Para mudar o quadro negro do nosso sistema de ensino, o professor João Batista Oliveira defende a educação baseada em evidências. Ou seja, levar em consideração o resultado de grandes pesquisas realizadas nas últimas décadas que apontaram os instrumentos e metodologias mais adequados para a aprendizagem. O especialista lembra que, atualmente, os gestores públicos e privados dispõem de contribuições nas neurociências para o conhecimento do funcionamento do cérebro. “Hoje as decisões de um governo, e de uma escola ou de um professor podem e devem ser tomadas a partir de critérios muito mais robustos, sólidos e defensáveis do ponto de vista científico. Podem ser tomadas de forma profissional, não apenas
com base na experiência, costume, conveniência, aspectos formais, preferências pessoais ou achismo”, afirma.

CRIAR PRESSÃO SOCIAL

“A qualidade das escolas só vai melhorar se houver pressão social para que assim seja. O Brasil ainda não se deu conta da importância e da gravidade de seus problemas educacionais”.

O professor João Batista Oliveira afirmou que os pais dos alunos da rede pública parecem satisfeitos com o sistema educacional, porque eles tiveram menos acesso à escola e menos tempo de estudo que seus filhos.

Na palestra ele criticou também os empresários brasileiros. “A classe empresarial sabe cobrar quando seus interesses são afetados, mas não se mobiliza de forma adequada para educação de qualidade”. Ele lembra que a iniciativa privada é uma das prejudicadas pela má educação brasileira, pois absorve mão de obra pouco qualificada e precisa investir em programas de formação.

“É PRECISO REPENSAR CARREIRAS DE MAGISTÉRIO”

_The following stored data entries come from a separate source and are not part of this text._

==> src/rtl/adc_word_packer.sv <==
// Packs pairs of kept (optionally decimated) ADC samples into tagged 32-bit words for the FIFO-to-SPI stage.
// Optional feature macro PACKER_PARITY_EN: bit 31 becomes even parity over [30:0] and the tag narrows to 3 bits.
module adc_word_packer #(
    parameter int          SAMPLE_W = 12,
    parameter int          DECIM    = 1,
    parameter logic [13:0] PAD      = 14'h3FFF
) (
    input  logic                clk,
    input  logic                nrst,
    input  logic                en,
    input  logic                s_valid,
    input  logic [SAMPLE_W-1:0] s_data,
    input  logic                flush,
    output logic                we,
    output logic [31:0]         dout,
    output logic                busy
);

    localparam int DCNT_W = (DECIM > 1) ? $clog2(DECIM) : 1;
`ifdef PACKER_PARITY_EN
    localparam int TAG_W = 3;
`else
    localparam int TAG_W = 4;
`endif

    typedef enum logic [1:0] {
        ST_IDLE = 2'd0,
        ST_HALF = 2'd1,
        ST_EMIT = 2'd2
    } state_t;

    state_t            state_q, state_d;
    logic [DCNT_W-1:0] dcnt_q, dcnt_d;
    logic [TAG_W-1:0]  wtag_q, wtag_d;
    logic [13:0]       slot_a_q, slot_a_d;
    logic [31:0]       dout_q, dout_d;
    logic              we_q, we_d;
    logic              busy_q, busy_d;
    logic              kept_s;
    logic [13:0]       sample_s;

    function automatic logic [31:0] build_word(input logic [TAG_W-1:0] tag,
                                               input logic [13:0] a,
                                               input logic [13:0] b);
        logic [31:0] word;
`ifdef PACKER_PARITY_EN
        word = {1'b0, tag, a, b};
        word[31] = ^word[30:0];
`else
        word = {tag, a, b};
`endif
        return word;
    endfunction

    assign sample_s = 14'(s_data);
    assign kept_s   = en & s_valid & (dcnt_q == '0);

    // Next-state logic: decimation counter, pairing FSM, word assembly.
    always_comb begin
        state_d  = state_q;
        dcnt_d   = dcnt_q;
        wtag_d   = wtag_q;
        slot_a_d = slot_a_q;
        dout_d   = dout_q;

        if (!en) begin
            dcnt_d = '0;
        end else if (s_valid) begin
            if (dcnt_q == DCNT_W'(DECIM - 1)) begin
                dcnt_d = '0;
            end else begin
                dcnt_d = dcnt_q + DCNT_W'(1);
            end
        end else begin
            dcnt_d = dcnt_q;
        end

        // The tag advances after every emitted word, even if en drops meanwhile.
        if (state_q == ST_EMIT) begin
            wtag_d = wtag_q + TAG_W'(1);
        end else begin
            wtag_d = wtag_q;
        end

        if (!en) begin
            state_d  = ST_IDLE;
            slot_a_d = 14'h0000;
        end else begin
            case (state_q)
                ST_IDLE: begin
                    if (kept_s && flush) begin
                        dout_d  = build_word(wtag_q, sample_s, PAD);
                        state_d = ST_EMIT;
                    end else if (kept_s) begin
                        slot_a_d = sample_s;
                        state_d  = ST_HALF;
                    end else begin
                        state_d = ST_IDLE;
                    end
                end
                ST_HALF: begin
                    if (kept_s) begin
                        dout_d  = build_word(wtag_q, slot_a_q, sample_s);
                        state_d = ST_EMIT;
                    end else if (flush) begin
                        dout_d  = build_word(wtag_q, slot_a_q, PAD);
                        state_d = ST_EMIT;
                    end else begin
                        state_d = ST_HALF;
                    end
                end
                ST_EMIT: begin
                    if (kept_s) begin
                        slot_a_d = sample_s;
                        state_d  = ST_HALF;
                    end else begin
                        state_d = ST_IDLE;
                    end
                end
                default: begin
                    state_d  = ST_IDLE;
                    slot_a_d = 14'h0000;
                end
            endcase
        end

        we_d   = (state_d == ST_EMIT);
        busy_d = (state_d == ST_HALF);
    end

    // State and registered outputs.
    always_ff @(posedge clk or negedge nrst) begin
        if (!nrst) begin
            state_q  <= ST_IDLE;
            dcnt_q   <= '0;
            wtag_q   <= '0;
            slot_a_q <= 14'h0000;
            dout_q   <= 32'h0000_0000;
            we_q     <= 1'b0;
            busy_q   <= 1'b0;
        end else begin
            state_q  <= state_d;
            dcnt_q   <= dcnt_d;
            wtag_q   <= wtag_d;
            slot_a_q <= slot_a_d;
            dout_q   <= dout_d;
            we_q     <= we_d;
            busy_q   <= busy_d;
        end
    end

    assign we   = we_q;
    assign dout = dout_q;
    assign busy = busy_q;

endmodule

==> config.mk <==
export PLATFORM = sky130hd
export DESIGN_NAME = adc_word_packer
export DESIGN_NICKNAME = d
export VERILOG_FILES = /design/src/rtl/adc_word_packer.sv
export SDC_FILE = /design/constraint.sdc
export NUM_CORES = 1
export LEC_CHECK = 0
export CELL_PAD_IN_SITES_DETAIL_PLACEMENT = 1
export CELL_PAD_IN_SITES_GLOBAL_PLACEMENT = 1
export CORE_MARGIN = 1
export CORE_UTILIZATION = 43
export DETAILED_ROUTE_END_ITERATION = 8
export DONT_BUFFER_PORTS = 1
export GPL_TIMING_DRIVEN = 0
export PLACE_DENSITY = 0.75
export SYNTH_ARGS = -nofsm -noshare
export SYNTH_HDL_FRONTEND = slang
export SYNTH_SLANG_ARGS = --single-unit
==> constraint.sdc <==
create_clock -name clk -period 2.75 [get_ports clk]
set_clock_uncertainty 0.05 [all_clocks]
set_input_delay 0.6875 -clock clk [delete_from_list [all_inputs] [get_ports clk]]
set_output_delay 0.6875 -clock clk [all_outputs]
set_load 0.005 [all_outputs]
==> results of run 1 <==
## metal layers
layer	track usage, %	up-vias	routed length, um
met3	5.35	4	273
met2	31.4	38	2350
li1	-	558	-
met4	5.13	0	24
met5	0	-	0
met1	21.7	660	1770
## per-stage QoR
step / power, mW / hold slack [ps]
global placement: 1.28 / 343
finish: 1.73 / 26.7
floorplan: 1.23 / 342
CTS: 1.76 / 9.51
detailed placement: 1.31 / 343
global route: 1.83 / 4.06
## cell usage after synthesis
library cell  count
nor2_1            2
and3b_4           1
mux2i_1          12
nor2b_1           3
o22a_1           12
and2b_1           2
nand2b_1          1
maj3_2            1
xor2_1            1
mux2_4           15
mux2_2           13
ha_1              1
buf_6             5
o21ai_1           1
xnor2_1           2
o21a_1            1
inv_1            13
a32oi_1           1
buf_2             1
nand2_1          13
nand4_1           1
mux2_1            1
buf_4             4
nand3_2           1
clkbuf_1          1
conb_1            1
and3b_1           1
dfrtp_1          49
o21ba_2           1
## cell families (layout without fill, tap and decap cells)
kind of cell	after synthesis	after routing	synth area share, %
buffers and inverters	24	33	6.55
multiplexers	41	41	22.9
AO/OA/AOI/OAI	16	16	6.21
AND/OR/NAND/NOR	25	25	6.09
flip-flops	49	49	55.8
XOR/XNOR	3	3	1.20
other	1	2	0.171
adder cells (fa/ha/maj)	2	2	1.08
## power by group
part / internal (mW) / leakage, nW / switching [mW] / total [mW]
Clock: 0.204 / 0.0512 / 0.236 / 0.440
Combinational: 0.198 / 0.454 / 0.0997 / 0.298
Sequential: 0.870 / 0.574 / 0.126 / 0.996
## cell type report
cell class                      instances  area, um2
Tap cell                               67       83.8
Sequential cell                        49       1230
Inverter                               13       48.8
Clock inverter                          2       13.8
Buffer                                 11       95.1
Timing Repair Buffer                    1       10.0
Multi-Input combinational cell         89        831
Clock buffer                            6       82.6
Fill cell                             501       2430
## placed cells by master (no fill, tap or decap), types with 4 or more instances in the layout
cell type and instances:
dfrtp_1 49, mux2_4 15, inv_1 13, nand2_1 13
mux2_2 13, o22a_1 12, mux2i_1 12, clkbuf_8 6
buf_6 5, buf_4 4
## registers in the layout (all words and copies together) (netlist names)
| signal | cells |
|---|---|
| dout | 29 |
| slot_a_q | 12 |
| wtag_q | 4 |
| state_q | 2 |
| busy | 1 |
| we | 1 |
## path summary, 6_finish.rpt
kind,to,slack [ps]
max,dout[19],1000
min,dout[9],30
max reg2reg,dout[19],1000
min reg2reg,wtag_q[3],440
max in group asynchronous,dout[24],1420
min in group clk,wtag_q[3],440
## timing repair
item,CTS,global route
resized for setup,0,0
hold buffers,0,1
hold endpoints to repair,0,15
==> flow_summary.json, run 1 <==
{
  "status": "finished, final reports clean",
  "cap_violations": 0,
  "yosysUniqueCellTypes": 29,
  "overflow": 0,
  "place.gp.congestion": 0.789,
  "yosys_warnings": 0,
  "setup-tns-final_ps": 0,
  "nNetsFinal": 188,
  "dieWidth_um": 73.5,
  "grt_antenna_before_repair": 0,
  "cts_setup_buffers": 0,
  "dp_cells": 229,
  "yosysTopAreaCellShare_pct": 55.8,
  "ant_nets": 0,
  "post-route-util_pct": 49.6,
  "cts_tree": "yes",
  "die_area_um2": 5400,
  "worst_path_most_repeated_cell": "buf_6",
  "setup_ws_ps": 1000,
  "ios": 51,
  "cp_data_required_time_ps": 2880,
  "drtPass1Iterations": 3,
  "finalSetupViolations": 0,
  "syn-cell-area_um2": 2200,
  "crit_chain": "nor2b_1, buf_6, buf_6, mux2_2, mux2_4",
  "cts.sinks": 49,
  "crit_buf_inv": 2,
  "grt_pass1_wl_um": 7120,
  "min_period_ps": 1750,
  "slew_viol_final": 0,
  "startpoint": "state_q[0]",
  "path_max_fanout": 10,
  "cp-start-kind": "flop",
  "arrival_ps": 1880,
  "grt_max_degree": 50,
  "drtIter0Drc": 37,
  "cts_buffer_depth": 2,
  "synth_area_leaders": "dfrtp_1, mux2_4, mux2_2",
  "hold_violations": 0,
  "vias": 1260,
  "ys_seq_elements": 49,
  "dpl_cell_area_um2": 2280,
  "viasPerCell": 5.29,
  "rsz0062_at_grt": "no",
  "diodes": 0,
  "reg2reg_depth": 5,
  "remaining_drc_errors": 0,
  "grt.total_usage_pct": 18.1,
  "core_area_um2": 4820,
  "start_util_pct": 45.6,
  "synthCells": 161,
  "wl_um": 4410,
  "slew_headroom_pct": 55.5,
  "worst-setup-path-type": "reg -> reg",
  "r2r-start": "state_q[0]",
  "cp_num_cells": 5,
  "die_y_um": 73.5,
  "clock_latency_ps": 300,
  "hold_class": "in -> async",
  "hpwl_um": 3150,
  "p_leak_nw": 1.08,
  "tightest_slew_ps": 665,
  "cts-root-buf": "clkbuf_8",
  "num_rows": 25,
  "power-per-cell-area_nw_per_um2": 725,
  "io_buffers": 0,
  "clock.fmax_ghz": 0.573,
  "cts_buffers": 5,
  "dp_slack_ps": 894,
  "wl_per_cell_um": 18.5,
  "critPathSlowestCell": "dfrtp_1",
  "ys_seq_area_share_pct": 55.8,
  "area_growth_pct": 8.83,
  "max_stage_delay_ps": 460,
  "irDropWorstVdd_mv": 0.276,
  "postSynthAreaPerCell_um2": 13.6,
  "finalInstanceArea_um2": 2390,
  "fin_cells": 238,
  "cts.clk_slew.worst_paths_ps": 90,
  "critPathCaptureType": "flop",
  "htreeDepth": 2,
  "grt_pass1_vias": 1401,
  "yosysTopAreaCell": "dfrtp_1",
  "cp_top_family": "multiplexers",
  "fin_crit_sh_pct": 63.5,
  "drive_above_1_share_pct": 29.2
}
(Power assumes the default switching activity.)
==> run 2: changes to the inputs <==
clock period = 1.64 ns   (was 2.75 ns; I/O delays follow)
==> run 2 against run 1 <==
Compared with the run above: maximum frequency grew 8.1%; highest routed layer unchanged; register-to-register slack lost 980 ps; clock power grew 69%; largest cell class unchanged; global-route usage is essentially flat; worst hold slack gained 150 ps; sequential power grew 68%.
==> flow_summary.json, run 2 (synthesis gave the netlist of run 1 again) <==
{
  "cts_tree": "yes",
  "fin_crit_sh_pct": 98.5,
  "place.gp.congestion": 0.789,
  "ios": 51,
  "viasPerCell": 5.30,
  "cts.sinks": 49,
  "start_util_pct": 45.6,
  "clock.fmax_ghz": 0.619,
  "overflow": 0,
  "area_growth_pct": 10.4,
  "final_cell_mix": "dfrtp_1, mux2_4, inv_1, nand2_1, mux2_2",
  "grt_antenna_before_repair": 0,
  "core_area_um2": 4820,
  "grt_pass1_vias": 1423,
  "ant_nets": 0,
  "nNetsFinal": 187,
  "hold_path_depth": 1,
  "cp-start-kind": "flop",
  "hold_class": "in -> reg",
  "critPathCaptureType": "flop",
  "grt_max_degree": 50,
  "cts.clk_slew.worst_paths_ps": 90,
  "final_common_cell": "dfrtp_1",
  "critPathSlowestCell": "dfrtp_2",
  "cp_num_cells": 4,
  "die_y_um": 73.5,
  "diodes": 0,
  "min_period_ps": 1620,
  "io_buffers": 0,
  "cts-root-buf": "clkbuf_8",
  "largest_register_ffs": 29,
  "max_stage_delay_ps": 460,
  "rsz0062_at_grt": "no",
  "finalSetupViolations": 0,
  "cts_buffer_depth": 2,
  "cp_data_required_time_ps": 1770,
  "power-per-cell-area_nw_per_um2": 1210,
  "clock_latency_ps": 300,
  "cp_top_family": "flip-flops",
  "die_area_um2": 5400,
  "hpwl_um": 3150,
  "hold_ws_ps": 180,
  "hold_violations": 0,
  "drtIter0Drc": 34,
  "setup_ws_ps": 24.1,
  "drtPass1Iterations": 3,
  "grt_pass1_wl_um": 7140,
  "cap_violations": 0,
  "dieWidth_um": 73.5,
  "wl_um": 4470,
  "total_power_mw": 2.94,
  "vias": 1255,
  "crit_chain": "maj3_2, and3b_4, buf_12, mux2_4",
  "dp_slack_ps": -99.6,
  "reg2reg_depth": 4,
  "htreeDepth": 2,
  "status": "finished, final reports clean",
  "drive_above_1_share_pct": 31.2,
  "arrival_ps": 1750,
  "grt.total_usage_pct": 18.1,
  "remaining_drc_errors": 0,
  "wl_per_cell_um": 18.9,
  "cts_buffers": 5,
  "irDropWorstVdd_mv": 0.466,
  "num_rows": 25,
  "slew_viol_final": 0,
  "worst-setup-path-type": "reg -> reg",
  "path_max_fanout": 10,
  "crit_buf_inv": 1,
  "p_leak_nw": 1.09
}
-- run 2: cell count changes in the layout (fill, tap and decap cells not counted), sizes merged --
cell,previous run,this run
clkbuf,7,6
-- run 2: power by group --
part	switching (mW)	total, mW	internal, mW	leakage (nW)
Sequential	0.213	1.67	1.46	0.573
Combinational	0.184	0.524	0.340	0.465
Clock	0.402	0.744	0.342	0.0512
Total	0.800	2.94	2.14	1.09
-- run 2: path summary, 6_finish.rpt --
path / from / endpoint / slack, ps
worst min register to register: wtag_q[3] / wtag_q[3] / 440
worst max register to register: state_q[0] / dout[17] / 20
max in group asynchronous: nrst / state_q[0] / 760
worst min-delay path: s_data[7] / dout[7] / 180
worst max-delay path: state_q[0] / dout[17] / 20
min in group asynchronous: nrst / wtag_q[0] / 570
-- run 2: what timing repair did --
action                     in CTS  in global routing
gates resized for setup         2                  4
pin swaps                       0                  1
setup buffers                   0                  0
hold endpoints to repair       49                  0
hold buffers                    2                  0
setup endpoints to repair      26                 20
-- run 2: area by class of cell --
cell class	count	area (um2)
plain buffers	9	88.8
fillers	493	2390
clock buffers	6	82.6
inverters	13	48.8
repair buffers	2	37.5
well taps	67	83.8
clock inverters	2	13.8
multi-input cells	89	842
flip-flops and latches	49	1230
-- run 2: per-stage QoR --
step	instance area, um2	std cells	utilization (%)	setup TNS, ps
floorplan	2200	162	-	0
global placement	2280	229	47.4	-327
detailed placement	2280	229	47.4	-970
CTS	2410	238	50.1	0
global route	2420	237	50.3	0
finish	2420	237	50.3	0
-- run 2: layer usage --
layer | global-route usage, % | vias to the layer above | wire [um]
met5 | 0 | - | 0
met4 | 5.77 | 0 | 24
met3 | 5.49 | 4 | 260
met2 | 31.9 | 38 | 2390
met1 | 21.0 | 656 | 1800
li1 | - | 557 | -
-- run 2: worst reg2reg max path, stage by stage (launching register included) --
cell     delay [ps]
dfrtp_2         460
maj3_2          330
and3b_4         210
buf_12          150
mux2_4          300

Um dos maiores entraves para mudar a realidade da educação brasileira é o capital humano das redes de ensino. Para o especialista, mesmo com todo o desenvolvimento das tecnologias aplicadas ao ensino, o docente continua tendo um papel fundamental no sucesso ou fracasso do aluno. “Nenhum sistema educativo é melhor do que o nível de qualificação de seus professores. E o preparo dos professores se afere por dois indicadores principais: sua capacidade de melhorar o resultado dos alunos e a qualidade e pertinência de seus conhecimentos a respeiro do que leciona”, declarou em seu livro Repensando a educação brasileira.

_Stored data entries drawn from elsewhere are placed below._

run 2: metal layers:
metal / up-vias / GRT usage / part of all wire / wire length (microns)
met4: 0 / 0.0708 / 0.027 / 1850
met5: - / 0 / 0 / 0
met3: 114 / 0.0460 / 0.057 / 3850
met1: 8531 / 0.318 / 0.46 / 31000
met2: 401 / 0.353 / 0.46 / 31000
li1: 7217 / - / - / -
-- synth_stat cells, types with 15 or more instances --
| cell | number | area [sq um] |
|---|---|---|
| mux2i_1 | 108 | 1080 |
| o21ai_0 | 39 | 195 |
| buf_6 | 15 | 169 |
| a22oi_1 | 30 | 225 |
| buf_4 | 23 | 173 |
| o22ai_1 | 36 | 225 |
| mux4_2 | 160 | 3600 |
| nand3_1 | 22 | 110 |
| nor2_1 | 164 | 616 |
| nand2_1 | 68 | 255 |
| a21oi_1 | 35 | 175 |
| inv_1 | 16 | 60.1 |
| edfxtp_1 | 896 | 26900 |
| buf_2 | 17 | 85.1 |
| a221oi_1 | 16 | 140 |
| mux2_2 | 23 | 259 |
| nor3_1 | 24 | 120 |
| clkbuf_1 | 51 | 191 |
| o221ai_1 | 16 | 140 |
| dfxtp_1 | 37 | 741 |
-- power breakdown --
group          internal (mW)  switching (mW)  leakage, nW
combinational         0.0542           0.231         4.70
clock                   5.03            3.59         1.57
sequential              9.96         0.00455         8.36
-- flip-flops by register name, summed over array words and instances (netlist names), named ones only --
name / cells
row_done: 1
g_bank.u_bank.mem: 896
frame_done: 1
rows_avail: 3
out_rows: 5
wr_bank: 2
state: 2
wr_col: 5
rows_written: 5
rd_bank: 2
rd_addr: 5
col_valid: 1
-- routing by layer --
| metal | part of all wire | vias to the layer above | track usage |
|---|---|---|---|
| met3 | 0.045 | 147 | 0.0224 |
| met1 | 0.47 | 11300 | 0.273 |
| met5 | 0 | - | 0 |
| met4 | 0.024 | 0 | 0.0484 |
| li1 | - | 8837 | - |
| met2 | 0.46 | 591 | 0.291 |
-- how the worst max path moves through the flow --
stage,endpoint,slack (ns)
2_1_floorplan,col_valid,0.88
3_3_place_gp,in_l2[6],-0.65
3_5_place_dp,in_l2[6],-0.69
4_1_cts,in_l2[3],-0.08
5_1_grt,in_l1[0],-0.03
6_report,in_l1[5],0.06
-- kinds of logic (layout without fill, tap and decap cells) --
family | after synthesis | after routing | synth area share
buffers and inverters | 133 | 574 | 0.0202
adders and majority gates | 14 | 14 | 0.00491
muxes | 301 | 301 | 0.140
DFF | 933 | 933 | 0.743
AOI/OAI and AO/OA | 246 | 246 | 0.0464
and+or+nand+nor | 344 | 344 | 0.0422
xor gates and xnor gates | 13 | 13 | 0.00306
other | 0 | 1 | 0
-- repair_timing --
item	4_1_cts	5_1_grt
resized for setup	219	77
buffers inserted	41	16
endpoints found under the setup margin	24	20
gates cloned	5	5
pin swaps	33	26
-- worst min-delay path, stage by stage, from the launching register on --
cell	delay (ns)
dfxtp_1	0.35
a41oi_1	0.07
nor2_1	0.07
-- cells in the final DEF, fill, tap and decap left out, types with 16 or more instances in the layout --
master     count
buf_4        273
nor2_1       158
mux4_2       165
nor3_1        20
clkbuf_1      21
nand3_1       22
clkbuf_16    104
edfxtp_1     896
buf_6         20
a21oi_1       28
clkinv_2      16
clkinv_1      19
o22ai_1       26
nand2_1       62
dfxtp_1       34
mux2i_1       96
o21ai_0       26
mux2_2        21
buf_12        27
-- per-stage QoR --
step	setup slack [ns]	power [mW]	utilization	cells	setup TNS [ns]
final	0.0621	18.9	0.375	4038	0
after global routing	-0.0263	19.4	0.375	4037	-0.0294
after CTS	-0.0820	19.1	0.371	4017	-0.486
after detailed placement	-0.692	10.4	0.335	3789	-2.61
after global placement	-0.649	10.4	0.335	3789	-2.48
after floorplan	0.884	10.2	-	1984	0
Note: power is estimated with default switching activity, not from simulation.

Uma distinção da carreira de docente entre o Brasil e os países que se destacam nos exames do Pisa (Programa Internacional de Avaliação de Alunos) é o prestígio da profissão. Onde o professor é valorizado como profissional, os jovens mais talentosos são recrutados para atuar na sala de aula. “Para melhorar o ensino é preciso estabelecer padrões elevados para atrair jovens talentosos para o magistério”. Oliveira defende que é urgente desconstruir o mito do “professor coitadinho” para criar uma cultura de valorização efetiva dos professores pela sociedade. Além de atrair jovens para a docência, o especialista sinalizar que também é necessário estabelecer políticas adequadas de formação e mecanismos de estímulo para que o professor continue aprendendo.